荀远微看着他这样,又是心疼又是生气:“你好好听太医的话,要是再背着我逞强,不将自己的身体当回事,我便真得不要你了。”
戚照砚的眸中当即蒙上了一层落寞来,这次他并没有遮掩去,只是用带着稍稍有些雾气的看向荀远微:“那倘若臣真得死了……”
他这话还没有说完,便被荀远微伸手捂住了唇。
他一时心满意足,以气音轻笑了声:“好,就当是为了殿下,臣也会努力地活下去的。”
荀远微的掌心惹上了他的气息,叫她一时有些发痒,便将手收了回去。
戚照砚却追寻着她的目光,说:“那时所有人都想让臣死,只有殿下想让臣活,所以,臣愿意为了殿下,尝一切理所应当之痛,做一切心甘情愿之事。”
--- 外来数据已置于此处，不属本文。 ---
==> src/hdl/rc4ke_pkg.sv <==
// package: constants, types and key derivation helpers for the rc4 candidate evaluator
`timescale 1ns / 1ps
package rc4ke_pkg;
	localparam int CandidateBytes = 7;
	localparam int PlainBytes = 10;
	localparam int KeyLen = 72;
	localparam int B64Chars = 36;
	localparam logic [7:0] PadValue = 8'h41;
	localparam logic [7:0] HiBias = 8'h78;
	localparam logic [7:0] LoBias = 8'h7a;

	localparam logic [1:0] REG_CIPHER_LOW = 2'd0;
	localparam logic [1:0] REG_CIPHER_HIGH = 2'd1;
	localparam logic [1:0] REG_TARGET_LOW = 2'd2;
	localparam logic [1:0] REG_TARGET_HIGH = 2'd3;

	// commands from controller to datapath
	typedef struct packed {
		logic load;      // capture candidate, clear indices
		logic init_wr;   // write identity at counter
		logic rd_i;      // read s[i]
		logic rd_j;      // read s[j] after j update
		logic wr_i;      // write s[j] old value to i
		logic wr_j;      // write s[i] old value to j
		logic rd_t;      // read s[s[i]+s[j]]
		logic ks_mode;   // keystream phase
		logic ks_init;   // keystream start: j to zero, i to one
		logic store_ks;  // xor keystream byte into plaintext
		logic score;     // step score over one byte
	} rc4ke_cmd_t;

	typedef struct packed {
		logic cnt_last;  // counter at end of its range
	} rc4ke_sts_t;

	// base64 alphabet lookup
	function automatic logic [7:0] b64_char(input logic [5:0] v);
		logic [7:0] c;
		if (v < 6'd26) c = 8'h41 + {2'b00, v};
		else if (v < 6'd52) c = 8'h61 + {2'b00, v} - 8'd26;
		else if (v < 6'd62) c = 8'h30 + {2'b00, v} - 8'd52;
		else if (v == 6'd62) c = 8'h2b;
		else c = 8'h2f;
		return c;
	endfunction

	// raw utf-16 byte at position p (0..26)
	function automatic logic [7:0] raw_byte(input logic [8*CandidateBytes-1:0] cand,
		input logic [4:0] p);
		logic [7:0] b;
		logic [3:0] e;
		logic [7:0] r;
		e = p[4:1];
		if (e[3:1] < CandidateBytes[2:0] && CandidateBytes < 8)
			b = cand[8*(CandidateBytes-1-int'(e[3:1])) +: 8];
		else if (CandidateBytes == 8)
			b = cand[8*(CandidateBytes-1-int'(e[3:1])) +: 8];
		else
			b = PadValue;
		if (p[0]) r = 8'h00;
		else if (e[0]) r = {4'h0, b[3:0]} + LoBias;
		else r = {4'h0, b[7:4]} + HiBias;
		return r;
	endfunction

	// key byte at position k (0..71)
	function automatic logic [7:0] key_byte(input logic [8*CandidateBytes-1:0] cand,
		input logic [6:0] k);
		logic [5:0] ci;
		logic [3:0] grp;
		logic [1:0] sel;
		logic [23:0] blk;
		logic [5:0] v;
		ci = k[6:1];
		grp = ci[5:2];
		sel = ci[1:0];
		blk = {raw_byte(cand, 5'(3*grp)), raw_byte(cand, 5'(3*grp+1)),
			raw_byte(cand, 5'(3*grp+2))};
		case (sel)
			2'd0: v = blk[23:18];
			2'd1: v = blk[17:12];
			2'd2: v = blk[11:6];
			default: v = blk[5:0];
		endcase
		return k[0] ? 8'h00 : b64_char(v);
	endfunction

	function automatic logic [7:0] fold_lower(input logic [7:0] v);
		return (v >= 8'h41 && v <= 8'h5a) ? v + 8'h20 : v;
	endfunction
endpackage

==> src/hdl/rc4ke_if.sv <==
// valid/ready channel interfaces for candidate and result items
`timescale 1ns / 1ps
interface rc4ke_in_if;
	logic valid;
	logic ready;
	logic [55:0] candidate_bytes;
	modport source(output valid, output candidate_bytes, input ready);
	modport sink(input valid, input candidate_bytes, output ready);
endinterface

interface rc4ke_out_if;
	logic valid;
	logic ready;
	logic [63:0] plain_low;
	logic [15:0] plain_high;
	logic [3:0] match_length;
	logic [9:0] distance_first4;
	logic [10:0] distance_first6;
	logic [11:0] distance_all10;
	modport source(output valid, output plain_low, output plain_high, output match_length,
		output distance_first4, output distance_first6, output distance_all10, input ready);
	modport sink(input valid, input plain_low, input plain_high, input match_length,
		input distance_first4, input distance_first6, input distance_all10, output ready);
endinterface

==> src/hdl/rc4ke_ram.sv <==
// generic single-port ram with registered read
`timescale 1ns / 1ps
module rc4ke_ram #(
	parameter int Width = 8,
	parameter int Depth = 256
) (
	input logic clk,
	input logic we,
	input logic [$clog2(Depth)-1:0] addr,
	input logic [Width-1:0] wdata,
	output logic [Width-1:0] rdata
);
	logic [Width-1:0] mem [Depth];

	always_ff @(posedge clk) begin
		if (we) mem[addr] <= wdata;
		rdata <= mem[addr];
	end
endmodule

==> src/hdl/rc4ke_datapath.sv <==
// datapath: permutation memory, key schedule and keystream indices, scoring
`timescale 1ns / 1ps
module rc4ke_datapath (
	input logic clk,
	input logic arst_n,
	input rc4ke_pkg::rc4ke_cmd_t cmd,
	output rc4ke_pkg::rc4ke_sts_t sts,
	input logic [55:0] candidate_bytes,
	input logic [79:0] cipher,
	input logic [79:0] target,
	output logic [79:0] plain,
	output logic [3:0] match_length,
	output logic [9:0] distance_first4,
	output logic [10:0] distance_first6,
	output logic [11:0] distance_all10
);
	import rc4ke_pkg::*;

	logic [55:0] cand_q;
	logic [7:0] i_q, j_q, si_q, sj_q;
	logic [6:0] kidx_q;
	logic [3:0] k_q;
	logic [7:0] addr, wdata, rdata, j_next, ks_byte, cb, pb, tb, diff;
	logic we, matching_q;
	logic [79:0] plain_q;
	logic [3:0] match_q;
	logic [9:0] d4_q;
	logic [10:0] d6_q;
	logic [11:0] d10_q;

	rc4ke_ram #(.Width(8), .Depth(256)) u_perm (
		.clk(clk), .we(we), .addr(addr), .wdata(wdata), .rdata(rdata)
	);

	// next j: schedule adds key byte, keystream does not
	assign j_next = cmd.ks_mode ? j_q + rdata : j_q + rdata + key_byte(cand_q, kidx_q);

	// memory address and write data select
	always_comb begin
		we = 1'b0;
		addr = i_q;
		wdata = i_q;
		if (cmd.init_wr) begin
			we = 1'b1;
		end else if (cmd.rd_i) begin
			addr = i_q;
		end else if (cmd.rd_j) begin
			addr = j_next;
		end else if (cmd.wr_i) begin
			// s[j] arrives on the read port this cycle
			we = 1'b1;
			wdata = rdata;
		end else if (cmd.wr_j) begin
			we = 1'b1;
			addr = j_q;
			wdata = si_q;
		end else if (cmd.rd_t) begin
			addr = si_q + sj_q;
		end
	end

	assign sts.cnt_last = cmd.ks_mode ? (k_q == 4'(PlainBytes - 1)) : (i_q == 8'hff);
	assign ks_byte = rdata;
	// plaintext byte is scored in the cycle it is formed
	assign cb = cipher[79 - 8*k_q -: 8];
	assign pb = cb ^ ks_byte;
	assign tb = target[79 - 8*k_q -: 8];
	assign diff = (pb > tb) ? pb - tb : tb - pb;

	// index and score registers
	always_ff @(posedge clk or negedge arst_n) begin
		if (!arst_n) begin
			cand_q <= '0;
			i_q <= '0;
			j_q <= '0;
			si_q <= '0;
			sj_q <= '0;
			k_q <= '0;
			kidx_q <= '0;
			matching_q <= 1'b1;
			plain_q <= '0;
			match_q <= '0;
			d4_q <= '0;
			d6_q <= '0;
			d10_q <= '0;
		end else begin
			if (cmd.load) begin
				cand_q <= candidate_bytes;
				i_q <= '0;
				j_q <= '0;
				k_q <= '0;
				kidx_q <= '0;
				matching_q <= 1'b1;
				plain_q <= '0;
				match_q <= '0;
				d4_q <= '0;
				d6_q <= '0;
				d10_q <= '0;
			end
			if (cmd.init_wr) i_q <= i_q + 8'd1;
			if (cmd.ks_init) begin
				i_q <= 8'd1;
				j_q <= '0;
			end
			if (cmd.rd_j) begin
				si_q <= rdata;
				j_q <= j_next;
			end
			if (cmd.wr_i) sj_q <= rdata;
			if (cmd.wr_j && !cmd.ks_mode) begin
				i_q <= i_q + 8'd1;
				kidx_q <= (kidx_q == 7'(KeyLen - 1)) ? 7'd0 : kidx_q + 7'd1;
			end
			if (cmd.store_ks) begin
				plain_q[79 - 8*k_q -: 8] <= pb;
				i_q <= i_q + 8'd1;
			end
			if (cmd.score) begin
				if (matching_q && fold_lower(pb) == fold_lower(tb)) match_q <= match_q + 4'd1;
				else matching_q <= 1'b0;
				if (k_q < 4'd4) d4_q <= d4_q + 10'(diff);
				if (k_q < 4'd6) d6_q <= d6_q + 11'(diff);
				d10_q <= d10_q + 12'(diff);
				k_q <= k_q + 4'd1;
			end
		end
	end

	assign plain = plain_q;
	assign match_length = match_q;
	assign distance_first4 = d4_q;
	assign distance_first6 = d6_q;
	assign distance_all10 = d10_q;
endmodule

==> src/hdl/rc4ke_ctrl.sv <==
// controller: sequences init, key schedule, keystream and scoring
`timescale 1ns / 1ps
module rc4ke_ctrl (
	input logic clk,
	input logic arst_n,
	input logic in_valid,
	output logic in_ready,
	output logic out_valid,
	input logic out_ready,
	input rc4ke_pkg::rc4ke_sts_t sts,
	output rc4ke_pkg::rc4ke_cmd_t cmd
);
	import rc4ke_pkg::*;

	typedef enum logic [9:0] {
		S_IDLE   = 10'b0000000001,
		S_INIT   = 10'b0000000010,
		S_RDI    = 10'b0000000100,
		S_RDJ    = 10'b0000001000,
		S_WRI    = 10'b0000010000,
		S_WRJ    = 10'b0000100000,
		S_RDT    = 10'b0001000000,
		S_KS     = 10'b0010000000,
		S_SCORE  = 10'b0100000000,
		S_DONE   = 10'b1000000000
	} state_t;

	state_t state_q, state_d;
	logic ks_q, ks_d, last_q, last_d;

	assign in_ready = (state_q == S_IDLE);
	assign out_valid = (state_q == S_DONE);

	// next state and commands
	always_comb begin
		state_d = state_q;
		ks_d = ks_q;
		last_d = last_q;
		cmd = '0;
		cmd.ks_mode = ks_q;
		case (state_q)
			S_IDLE: begin
				if (in_valid) begin
					cmd.load = 1'b1;
					ks_d = 1'b0;
					state_d = S_INIT;
				end
			end
			S_INIT: begin
				cmd.init_wr = 1'b1;
				if (sts.cnt_last) state_d = S_RDI;
			end
			S_RDI: begin
				cmd.rd_i = 1'b1;
				last_d = sts.cnt_last;
				state_d = S_RDJ;
			end
			S_RDJ: begin
				cmd.rd_j = 1'b1;
				state_d = S_WRI;
			end
			S_WRI: begin
				cmd.wr_i = 1'b1;
				state_d = S_WRJ;
			end
			S_WRJ: begin
				cmd.wr_j = 1'b1;
				if (ks_q) state_d = S_RDT;
				else if (last_q) begin
					ks_d = 1'b1;
					state_d = S_KS;
				end else state_d = S_RDI;
			end
			S_KS: begin
				// keystream starts with j at zero and i at one
				cmd.ks_init = 1'b1;
				state_d = S_RDI;
			end
			S_RDT: begin
				cmd.rd_t = 1'b1;
				state_d = S_SCORE;
			end
			S_SCORE: begin
				// form the plaintext byte and score it in the same cycle
				cmd.store_ks = 1'b1;
				cmd.score = 1'b1;
				state_d = last_q ? S_DONE : S_RDI;
			end
			S_DONE: begin
				if (out_ready) state_d = S_IDLE;
			end
			default: state_d = S_IDLE;
		endcase
	end

	always_ff @(posedge clk or negedge arst_n) begin
		if (!arst_n) begin
			state_q <= S_IDLE;
			ks_q <= 1'b0;
			last_q <= 1'b0;
		end else begin
			state_q <= state_d;
			ks_q <= ks_d;
			last_q <= last_d;
		end
	end
endmodule

==> src/hdl/rc4_candidate_key_evaluator_top.sv <==
// top level: config registers, controller and datapath of the rc4 candidate evaluator
// usage: one candidate item in on in_ch (valid/ready), one result item out on out_ch.
// config: write enable, index 0..3 and 64-bit data; write only while idle.
// each item: reload the identity permutation (S_INIT), run the key schedule swaps
// (S_RDI, S_RDJ, S_WRI, S_WRJ), set up the keystream indices (S_KS), then for each
// keystream byte S_RDI, S_RDJ, S_WRI, S_WRJ, S_RDT and S_SCORE, with xor and score in
// S_SCORE; the order is set by the single port of the permutation ram.
// one item is in flight at a time; in_ch.ready is high only while idle.
// out_ch.valid is high in S_DONE, entered after the last keystream byte is scored.
// when the receiver is ready, the result is held in S_DONE and the block then returns
// to S_IDLE to accept the next item.
// the result is held on out_ch until taken; while the receiver stalls the
// block waits in S_DONE and accepts no new item.
// reset restores the default ciphertext and target and returns the block to idle.
`timescale 1ns / 1ps
module rc4_candidate_key_evaluator_top (
	input logic clk,
	input logic arst_n,
	rc4ke_in_if.sink in_ch,
	rc4ke_out_if.source out_ch,
	input logic cfg_we,
	input logic [1:0] cfg_index,
	input logic [63:0] cfg_data
);
	import rc4ke_pkg::*;

	logic [63:0] cipher_low_q, target_low_q;
	logic [15:0] cipher_high_q, target_high_q;
	rc4ke_cmd_t cmd;
	rc4ke_sts_t sts;
	logic [79:0] plain;

	// configuration registers
	always_ff @(posedge clk or negedge arst_n) begin
		if (!arst_n) begin
			cipher_low_q <= 64'h698b8fb18f3b4f99;
			cipher_high_q <= 16'h6172;
			target_low_q <= 64'h66006c0061006700;
			target_high_q <= 16'h7b00;
		end else if (cfg_we) begin
			case (cfg_index)
				REG_CIPHER_LOW: cipher_low_q <= cfg_data;
				REG_CIPHER_HIGH: cipher_high_q <= cfg_data[15:0];
				REG_TARGET_LOW: target_low_q <= cfg_data;
				REG_TARGET_HIGH: target_high_q <= cfg_data[15:0];
				default: ;
			endcase
		end
	end

	rc4ke_ctrl u_ctrl (
		.clk(clk), .arst_n(arst_n),
		.in_valid(in_ch.valid), .in_ready(in_ch.ready),
		.out_valid(out_ch.valid), .out_ready(out_ch.ready),
		.sts(sts), .cmd(cmd)
	);

	rc4ke_datapath u_dp (
		.clk(clk), .arst_n(arst_n), .cmd(cmd), .sts(sts),
		.candidate_bytes(in_ch.candidate_bytes),
		.cipher({cipher_low_q, cipher_high_q}),
		.target({target_low_q, target_high_q}),
		.plain(plain),
		.match_length(out_ch.match_length),
		.distance_first4(out_ch.distance_first4),
		.distance_first6(out_ch.distance_first6),
		.distance_all10(out_ch.distance_all10)
	);

	assign out_ch.plain_low = plain[79:16];
	assign out_ch.plain_high = plain[15:0];
endmodule
==> src/flat_wrapper.sv <==
// flat-port wrapper written by rule: the top's interface ports become plain ports
module rc4_candidate_key_evaluator_top_flat import rc4ke_pkg::*;
  (clk, arst_n, cfg_we, cfg_index, cfg_data, in_ch_valid, in_ch_candidate_bytes, in_ch_ready, out_ch_valid, out_ch_plain_low, out_ch_plain_high, out_ch_match_length, out_ch_distance_first4, out_ch_distance_first6, out_ch_distance_all10, out_ch_ready);
  rc4ke_in_if in_ch_i ();
  rc4ke_out_if out_ch_i ();
  input logic clk;
  input logic arst_n;
  input logic cfg_we;
  input logic [1:0] cfg_index;
  input logic [63:0] cfg_data;
  input wire logic [$bits(in_ch_i.valid)-1:0] in_ch_valid;
  input wire logic [$bits(in_ch_i.candidate_bytes)-1:0] in_ch_candidate_bytes;
  output wire logic [$bits(in_ch_i.ready)-1:0] in_ch_ready;
  output wire logic [$bits(out_ch_i.valid)-1:0] out_ch_valid;
  output wire logic [$bits(out_ch_i.plain_low)-1:0] out_ch_plain_low;
  output wire logic [$bits(out_ch_i.plain_high)-1:0] out_ch_plain_high;
  output wire logic [$bits(out_ch_i.match_length)-1:0] out_ch_match_length;
  output wire logic [$bits(out_ch_i.distance_first4)-1:0] out_ch_distance_first4;
  output wire logic [$bits(out_ch_i.distance_first6)-1:0] out_ch_distance_first6;
  output wire logic [$bits(out_ch_i.distance_all10)-1:0] out_ch_distance_all10;
  input wire logic [$bits(out_ch_i.ready)-1:0] out_ch_ready;
  assign in_ch_i.valid = in_ch_valid;
  assign in_ch_i.candidate_bytes = in_ch_candidate_bytes;
  assign in_ch_ready = in_ch_i.ready;
  assign out_ch_valid = out_ch_i.valid;
  assign out_ch_plain_low = out_ch_i.plain_low;
  assign out_ch_plain_high = out_ch_i.plain_high;
  assign out_ch_match_length = out_ch_i.match_length;
  assign out_ch_distance_first4 = out_ch_i.distance_first4;
  assign out_ch_distance_first6 = out_ch_i.distance_first6;
  assign out_ch_distance_all10 = out_ch_i.distance_all10;
  assign out_ch_i.ready = out_ch_ready;
  rc4_candidate_key_evaluator_top u_core (.clk(clk), .arst_n(arst_n), .in_ch(in_ch_i), .out_ch(out_ch_i), .cfg_we(cfg_we), .cfg_index(cfg_index), .cfg_data(cfg_data));
endmodule
==> config.mk <==
export PLATFORM = sky130hd
export DESIGN_NAME = rc4_candidate_key_evaluator_top_flat
export DESIGN_NICKNAME = d
export VERILOG_FILES = /design/src/hdl/rc4ke_pkg.sv /design/src/hdl/rc4ke_if.sv /design/src/hdl/rc4ke_ram.sv /design/src/hdl/rc4ke_datapath.sv /design/src/hdl/rc4ke_ctrl.sv /design/src/hdl/rc4_candidate_key_evaluator_top.sv /design/src/flat_wrapper.sv
export SDC_FILE = /design/constraint.sdc
export NUM_CORES = 2
export LEC_CHECK = 0
export BUFFER_PORTS_ARGS = -buffer_cell sky130_fd_sc_hd__buf_2
export CAP_MARGIN = 20
export CELL_PAD_IN_SITES_DETAIL_PLACEMENT = 1
export CELL_PAD_IN_SITES_GLOBAL_PLACEMENT = 1
export CORE_MARGIN = 2
export CORE_UTILIZATION = 56
export CTS_BUF_LIST = sky130_fd_sc_hd__clkbuf_2 sky130_fd_sc_hd__clkbuf_4 sky130_fd_sc_hd__clkbuf_8
export DETAILED_ROUTE_END_ITERATION = 7
export GPL_TIMING_DRIVEN = 0
export PLACE_DENSITY = 0.84
export SETUP_SLACK_MARGIN = 0.4
export SLEW_MARGIN = 0
export SYNTH_ARGS = -nofsm -noshare
export SYNTH_HDL_FRONTEND = slang
export SYNTH_HIERARCHICAL = 1
export SYNTH_SLANG_ARGS = --single-unit
export TNS_END_PERCENT = 5
==> constraint.sdc <==
create_clock -name clk -period 18.49 [get_ports clk]
set_input_delay 1.849 -clock clk [delete_from_list [all_inputs] [get_ports clk]]
set_output_delay 1.849 -clock clk [all_outputs]
set_load 0.05 [all_outputs]
==> results.tsv <==
metric	value	unit
slowest stage delay, CP	1.07	ns
slew margin rel.	15.76	%
final worst setup slack	4.338	ns
commonest non-fill, non-tap cell in the layout	edfxtp_1	
mux share of post-synthesis cell area	15.14	%
Hold Vio Cnt, Final	0	
largest net degree at the start of global routing	121	
cell taking the most area after synthesis	edfxtp_1	
r2r endpoint	u_core/u_dp/u_perm/mem[236][6]	
setup_tns	0	ns
initial antenna violation count	25	
clock buffer depth	4	
pre-CTS setup slack	5.012	ns
ratio of routed vias to standard cells	7.028	
fin crit period	14.15	ns
Hold Startpoint	u_core/cipher_low_q[60]	
wire per inst	37.05	um
r2r setup slk	4.34	ns
clk root buf	clkbuf_8	
H-tree levels	5	
Inserted Clock Buffers	395	
Skew-Pair Late Insertion Delay	1.15	ns
Yosys Warn Count	6	
CP arrival	14.84	ns
Worst Skew	0.1121	ns
Net Count, Synth	6046	
CTS tree	done	
vias in the first global route	67284	
unrepaired setup endpoints after global routing	no	
Max Cap Violations	0	
Pwr Total	15.41	mW
largest family of logic cells by synthesized area	multiplexers	
GP Congestion	0.9578	
ys async rst share	15.91	%
critical path required time	19.17	ns
GRT Total Usage	36.77	%
drt drc	0	
hold path endpoint	u_core/cipher_low_q[60]	
worst r2r src	u_core/u_dp/kidx_q[3]	
# clock sinks	2445	
commonest cells after routing, fill and taps aside	edfxtp_1 (2048), mux4_2 (533), clkbuf_8 (418), nor2_1 (330), dfrtp_1 (322)	
CP max-delay cell	nor2_1	
most frequent cell on the critical path	ha_1	
fmax	70.66	MHz
Mapped Avg Cell Area	17.60	um^2
WL final	342.7	mm
# rows	156	
simple-gate share of the synthesized area	4.619	%
die area	186300	um^2
DP Wirelength	219.9	mm
CP Max Fanout	11	
Initial Util	56.49	%
Worst setup SP type	flip-flop	
fin. max-slew vios	0	
register area share after synthesis	69.78	%
Chip Width	431.7	um
initial DRC count	9683	
Post-Syn Area	102400	um^2
FF+latch count, synth	2445	
Post-synth EDFFs	2048	
Final Setup Violations	0	
core area	181300	um^2
total grt overflow	0	
TritonRoute pass-1 iters	8	
CTS Hold Bufs	0	
via count	65006	
Pleak	40.12	nW
Slew @ Worst Pin	1.264	ns
Area Growth Syn to Fin	13.54	%
area share of the largest cell type after synthesis	60.04	%
Hold Worst Slack	0.4990	ns
XOR/XNOR share of the synthesized area	0.7183	%
Final nets	6799	
Min-Delay Path Class	reg -> reg	
Die H	431.7	um
ANT nets after route	0	
count of different cell masters after synthesis	121	
commonest register cell after synthesis	edfxtp_1	
num ports	246	
power density cells	132.5	nW/um^2
top cells by area, synth	edfxtp_1 (60%), mux4_2 (12%), dfrtp_1 (7.9%)	
Gate Count Post-Synth	5820	
Clock transition at path regs	0.06	ns
port buffer count	245	
VDD IR-drop max	0.09209	mV
setup bufs post-CTS	0	
Adder-Cell Fraction of Synth Area	1.275	%
status	completed	
fin crit share	76.54	%
kind of critical path	reg -> reg	
PostCTS Resize Cnt	0	
layout cells sized above 1	29.50	%
hold path depth	1	
Crit. End Element	flip-flop	
first-pass GRT wire length	489.3	mm
Reg2Reg Depth	44	
Compound-Gate Fraction of Synth Area	6.262	%
## synth_stat cells (all sizes together) (28+ instances only)
cell type  number
a21oi         222
a22oi         277
buf           147
clkbuf        233
dfrtp         322
dfstp          67
edfxtp       2048
ha             90
inv            93
mux2          267
mux2i          49
mux4          533
nand2         165
nand2b         28
nand3          80
nand3b        106
nand4          28
nor2          330
nor2b          37
nor3           50
o21ai         200
o41ai          36
xnor2          48
## layer usage
layer | global-route usage, % | routed length [um] | up-vias
li1 | - | - | 24987
met1 | 44.62 | 113700 | 33340
met2 | 58.94 | 163100 | 5291
met3 | 9.959 | 40090 | 1366
met4 | 22.92 | 25450 | 22
met5 | 0 | 277 | -
## kinds of logic after synthesis
| group | count (synthesis) |
|---|---|
| DFF | 2445 |
| AOI/OAI and AO/OA | 950 |
| adders and majority gates | 99 |
| muxes | 849 |
| xor gates and xnor gates | 76 |
| and+or+nand+nor | 927 |
| buffers and inverters | 474 |
## flip-flops by register name, summed over array words and instances (netlist names), 11 cells and up
name	count
u_core/u_dp/u_perm/mem	2048
u_core/u_dp/plain	80
u_core/cipher_low_q	64
u_core/target_low_q	64
u_core/u_dp/cand_q	56
u_core/cipher_high_q	16
u_core/target_high_q	16
u_core/u_dp/distance_all10	12
u_core/u_dp/distance_first6	11
## cell type report
cell class | count | area, um^2
Sequential cell | 2445 | 71480
Fill cell | 15718 | 65030
Multi-Input combinational cell | 2901 | 28810
Clock buffer | 542 | 6678
Timing Repair Buffer | 356 | 3104
Tap cell | 2370 | 2965
Buffer | 380 | 1924
Clock inverter | 143 | 938.4
Inverter | 94 | 355.3
Antenna cell | 19 | 47.55
## power by group
group / switching [mW] / internal (mW) / total (mW) / leakage (nW)
sequential: 0.176 / 6.25 / 6.43 / 24.3
combinational: 2.59 / 1.63 / 4.22 / 11.8
clock: 2.26 / 2.49 / 4.76 / 4.05
total: 5.03 / 10.4 / 15.4 / 40.1
## per-stage QoR
| stage | area, um^2 | cells | util [%] |
|---|---|---|---|
| after floorplan | 102400 | 5820 | - |
| after global placement | 106600 | 8435 | 58.80 |
| after detailed placement | 108600 | 8539 | 59.88 |
| after CTS | 116200 | 9224 | 64.08 |
| after global routing | 116300 | 9236 | 64.12 |
| final | 116300 | 9250 | 64.14 |
## worst max path at each step
stage,cells past startpoint,startpoint,slack (ns),end
2_1_floorplan,9,u_core/u_ctrl/state_q[3],4.33,u_core/u_dp/u_perm/mem[0][1]
3_3_place_gp,8,u_core/u_ctrl/state_q[3],-7.86,u_core/u_dp/u_perm/mem[84][2]
3_5_place_dp,44,u_core/u_dp/kidx_q[3],5.01,u_core/u_dp/u_perm/mem[236][0]
4_1_cts,44,u_core/u_dp/kidx_q[3],4.74,u_core/u_dp/u_perm/mem[236][6]
5_1_grt,44,u_core/u_dp/kidx_q[3],4.15,u_core/u_dp/u_perm/mem[236][6]
6_report,44,u_core/u_dp/kidx_q[3],4.34,u_core/u_dp/u_perm/mem[236][6]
荀远微轻轻摇头,替他掖好被子:“但我想让你和我并肩看这天下太平,同度这风月人间。”
戚照砚眼底笑意更浓:“臣,遵旨。”
因为庶务繁忙,荀远微并不能在蓝田县停留太久,次日一早,便骑马回京了,却将太医留在了官驿中,又让苏仲看好戚照砚,不让他擅自回京。
故而戚照砚身体将养地差不多后回京,已经是三日后了。
他和苏仲带回来的人证,在荀远微走的时候便跟着荀远微回了长安,窦嵩和褚兆兴奉命在城门处接人,一路上人都处于射声卫的看护下,根本没有给旁人以接近的机会。
关进大理寺后,窦嵩又特意腾出了几间牢房,将人单独关押,一天十二个时辰由射声卫严加看守,食物也要再三检验才能放进去。